[Stored items]
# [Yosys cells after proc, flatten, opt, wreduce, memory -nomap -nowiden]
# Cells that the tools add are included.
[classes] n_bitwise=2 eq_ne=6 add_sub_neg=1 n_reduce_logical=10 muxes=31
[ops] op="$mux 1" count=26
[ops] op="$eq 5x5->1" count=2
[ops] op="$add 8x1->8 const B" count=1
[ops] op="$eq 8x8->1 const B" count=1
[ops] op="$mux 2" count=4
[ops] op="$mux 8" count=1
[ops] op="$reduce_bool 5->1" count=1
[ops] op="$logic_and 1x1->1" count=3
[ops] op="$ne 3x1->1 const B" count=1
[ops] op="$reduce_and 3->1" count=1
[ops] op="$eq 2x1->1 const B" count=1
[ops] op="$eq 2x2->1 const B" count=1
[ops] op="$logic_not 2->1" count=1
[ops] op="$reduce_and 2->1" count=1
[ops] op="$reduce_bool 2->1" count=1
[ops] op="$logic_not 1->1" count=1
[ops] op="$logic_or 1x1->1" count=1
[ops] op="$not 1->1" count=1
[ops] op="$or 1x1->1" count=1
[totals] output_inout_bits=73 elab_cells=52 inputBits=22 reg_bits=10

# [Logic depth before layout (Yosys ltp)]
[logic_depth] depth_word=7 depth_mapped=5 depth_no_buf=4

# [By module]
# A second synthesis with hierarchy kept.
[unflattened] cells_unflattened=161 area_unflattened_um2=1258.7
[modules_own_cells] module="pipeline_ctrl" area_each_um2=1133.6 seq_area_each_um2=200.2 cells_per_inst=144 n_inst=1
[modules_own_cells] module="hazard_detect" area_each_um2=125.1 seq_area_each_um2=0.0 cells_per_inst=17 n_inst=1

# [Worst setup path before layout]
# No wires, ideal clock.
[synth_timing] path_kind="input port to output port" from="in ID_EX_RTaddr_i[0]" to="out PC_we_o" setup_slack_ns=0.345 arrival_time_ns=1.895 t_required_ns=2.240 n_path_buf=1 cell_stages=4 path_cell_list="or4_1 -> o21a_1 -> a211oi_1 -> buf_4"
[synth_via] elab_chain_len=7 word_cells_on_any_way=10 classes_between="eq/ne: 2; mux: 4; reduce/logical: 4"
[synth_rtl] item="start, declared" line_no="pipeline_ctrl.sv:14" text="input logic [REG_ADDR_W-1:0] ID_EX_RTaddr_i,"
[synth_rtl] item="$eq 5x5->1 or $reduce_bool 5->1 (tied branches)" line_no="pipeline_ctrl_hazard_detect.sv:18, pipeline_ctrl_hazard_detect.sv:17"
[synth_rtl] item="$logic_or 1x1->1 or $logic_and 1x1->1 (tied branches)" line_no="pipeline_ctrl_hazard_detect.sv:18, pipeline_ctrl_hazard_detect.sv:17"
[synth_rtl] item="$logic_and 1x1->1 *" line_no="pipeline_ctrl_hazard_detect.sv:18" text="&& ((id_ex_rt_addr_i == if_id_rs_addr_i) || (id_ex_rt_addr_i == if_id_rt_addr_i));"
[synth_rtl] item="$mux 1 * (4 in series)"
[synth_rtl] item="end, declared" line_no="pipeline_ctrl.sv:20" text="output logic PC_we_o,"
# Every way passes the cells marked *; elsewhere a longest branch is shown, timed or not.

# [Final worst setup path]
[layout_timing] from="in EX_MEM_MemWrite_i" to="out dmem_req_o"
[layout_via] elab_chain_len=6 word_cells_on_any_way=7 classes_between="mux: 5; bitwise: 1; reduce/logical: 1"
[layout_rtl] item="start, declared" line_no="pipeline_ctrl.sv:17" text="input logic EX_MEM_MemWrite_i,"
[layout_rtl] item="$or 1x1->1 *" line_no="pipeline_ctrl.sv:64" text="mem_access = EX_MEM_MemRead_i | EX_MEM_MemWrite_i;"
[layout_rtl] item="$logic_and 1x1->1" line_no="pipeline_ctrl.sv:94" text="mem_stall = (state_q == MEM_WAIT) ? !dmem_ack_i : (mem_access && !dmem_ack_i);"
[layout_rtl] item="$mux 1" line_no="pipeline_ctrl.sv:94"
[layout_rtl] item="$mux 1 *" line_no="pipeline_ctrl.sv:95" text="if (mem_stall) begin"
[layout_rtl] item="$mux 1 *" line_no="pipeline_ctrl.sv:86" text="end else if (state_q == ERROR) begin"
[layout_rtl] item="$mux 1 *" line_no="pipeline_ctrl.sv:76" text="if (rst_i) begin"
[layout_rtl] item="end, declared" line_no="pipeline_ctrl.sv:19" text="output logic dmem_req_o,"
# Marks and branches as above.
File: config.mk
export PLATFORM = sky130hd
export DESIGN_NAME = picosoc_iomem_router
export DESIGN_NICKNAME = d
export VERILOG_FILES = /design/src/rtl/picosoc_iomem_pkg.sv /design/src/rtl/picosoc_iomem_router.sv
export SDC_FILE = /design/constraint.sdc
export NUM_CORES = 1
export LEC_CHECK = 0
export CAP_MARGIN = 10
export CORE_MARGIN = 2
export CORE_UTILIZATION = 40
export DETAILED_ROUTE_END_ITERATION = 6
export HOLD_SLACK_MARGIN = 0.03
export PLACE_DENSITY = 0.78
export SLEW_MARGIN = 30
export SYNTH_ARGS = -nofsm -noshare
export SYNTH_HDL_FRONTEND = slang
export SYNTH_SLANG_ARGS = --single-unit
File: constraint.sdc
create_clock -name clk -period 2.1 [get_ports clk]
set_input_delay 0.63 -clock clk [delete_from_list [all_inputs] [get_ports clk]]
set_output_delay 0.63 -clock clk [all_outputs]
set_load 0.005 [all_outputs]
---
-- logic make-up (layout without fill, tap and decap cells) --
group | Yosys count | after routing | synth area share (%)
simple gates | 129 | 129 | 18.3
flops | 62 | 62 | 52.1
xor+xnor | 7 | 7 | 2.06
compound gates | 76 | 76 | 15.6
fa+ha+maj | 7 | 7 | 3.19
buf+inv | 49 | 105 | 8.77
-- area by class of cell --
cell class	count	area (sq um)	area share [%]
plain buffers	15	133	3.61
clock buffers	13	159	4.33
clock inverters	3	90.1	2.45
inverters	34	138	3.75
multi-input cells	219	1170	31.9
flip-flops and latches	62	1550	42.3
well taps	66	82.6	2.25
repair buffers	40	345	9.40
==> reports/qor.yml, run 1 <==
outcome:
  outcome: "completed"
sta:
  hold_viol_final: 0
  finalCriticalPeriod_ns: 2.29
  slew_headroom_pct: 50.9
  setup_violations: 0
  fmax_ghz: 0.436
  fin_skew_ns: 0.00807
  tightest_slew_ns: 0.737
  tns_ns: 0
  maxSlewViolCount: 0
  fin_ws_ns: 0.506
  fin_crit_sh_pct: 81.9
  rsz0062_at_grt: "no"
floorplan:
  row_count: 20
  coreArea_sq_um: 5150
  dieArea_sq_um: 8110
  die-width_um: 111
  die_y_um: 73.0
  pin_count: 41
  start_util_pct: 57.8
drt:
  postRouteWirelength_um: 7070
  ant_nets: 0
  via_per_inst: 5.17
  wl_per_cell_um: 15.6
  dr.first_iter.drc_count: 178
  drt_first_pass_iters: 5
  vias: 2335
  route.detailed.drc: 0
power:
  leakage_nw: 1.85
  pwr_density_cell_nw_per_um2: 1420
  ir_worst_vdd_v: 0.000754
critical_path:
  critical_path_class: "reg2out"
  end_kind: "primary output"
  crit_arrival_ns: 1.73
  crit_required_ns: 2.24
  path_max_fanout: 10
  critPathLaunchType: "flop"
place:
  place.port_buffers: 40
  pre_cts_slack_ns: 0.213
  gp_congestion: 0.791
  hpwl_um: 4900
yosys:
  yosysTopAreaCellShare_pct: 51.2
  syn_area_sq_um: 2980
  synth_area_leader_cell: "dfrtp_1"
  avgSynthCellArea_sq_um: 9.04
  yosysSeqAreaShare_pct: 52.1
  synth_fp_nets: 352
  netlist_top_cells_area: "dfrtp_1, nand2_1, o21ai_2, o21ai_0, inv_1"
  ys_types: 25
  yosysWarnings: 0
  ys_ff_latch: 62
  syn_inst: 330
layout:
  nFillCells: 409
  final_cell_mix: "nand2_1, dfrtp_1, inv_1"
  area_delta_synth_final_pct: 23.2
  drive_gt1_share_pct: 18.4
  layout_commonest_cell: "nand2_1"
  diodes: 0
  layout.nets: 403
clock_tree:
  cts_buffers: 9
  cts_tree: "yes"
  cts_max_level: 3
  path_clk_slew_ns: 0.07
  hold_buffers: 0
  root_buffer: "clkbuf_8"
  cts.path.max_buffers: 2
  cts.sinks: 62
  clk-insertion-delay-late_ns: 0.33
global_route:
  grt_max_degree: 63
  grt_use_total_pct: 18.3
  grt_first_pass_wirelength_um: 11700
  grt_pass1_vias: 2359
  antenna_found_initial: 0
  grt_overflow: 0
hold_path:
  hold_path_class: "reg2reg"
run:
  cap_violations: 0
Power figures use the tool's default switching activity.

■ EXERCISE OBJECTIVE
Scan the lines above for "# [Yosys cells" and for "port to output". Repeat exactly the line holding each of them and every line in between.

■ OUTPUT FOR THIS TASK
# [Yosys cells after proc, flatten, opt, wreduce, memory -nomap -nowiden]
# Cells that the tools add are included.
[classes] n_bitwise=2 eq_ne=6 add_sub_neg=1 n_reduce_logical=10 muxes=31
[ops] op="$mux 1" count=26
[ops] op="$eq 5x5->1" count=2
[ops] op="$add 8x1->8 const B" count=1
[ops] op="$eq 8x8->1 const B" count=1
[ops] op="$mux 2" count=4
[ops] op="$mux 8" count=1
[ops] op="$reduce_bool 5->1" count=1
[ops] op="$logic_and 1x1->1" count=3
[ops] op="$ne 3x1->1 const B" count=1
[ops] op="$reduce_and 3->1" count=1
[ops] op="$eq 2x1->1 const B" count=1
[ops] op="$eq 2x2->1 const B" count=1
[ops] op="$logic_not 2->1" count=1
[ops] op="$reduce_and 2->1" count=1
[ops] op="$reduce_bool 2->1" count=1
[ops] op="$logic_not 1->1" count=1
[ops] op="$logic_or 1x1->1" count=1
[ops] op="$not 1->1" count=1
[ops] op="$or 1x1->1" count=1
[totals] output_inout_bits=73 elab_cells=52 inputBits=22 reg_bits=10

# [Logic depth before layout (Yosys ltp)]
[logic_depth] depth_word=7 depth_mapped=5 depth_no_buf=4

# [By module]
# A second synthesis with hierarchy kept.
[unflattened] cells_unflattened=161 area_unflattened_um2=1258.7
[modules_own_cells] module="pipeline_ctrl" area_each_um2=1133.6 seq_area_each_um2=200.2 cells_per_inst=144 n_inst=1
[modules_own_cells] module="hazard_detect" area_each_um2=125.1 seq_area_each_um2=0.0 cells_per_inst=17 n_inst=1

# [Worst setup path before layout]
# No wires, ideal clock.
[synth_timing] path_kind="input port to output port" from="in ID_EX_RTaddr_i[0]" to="out PC_we_o" setup_slack_ns=0.345 arrival_time_ns=1.895 t_required_ns=2.240 n_path_buf=1 cell_stages=4 path_cell_list="or4_1 -> o21a_1 -> a211oi_1 -> buf_4"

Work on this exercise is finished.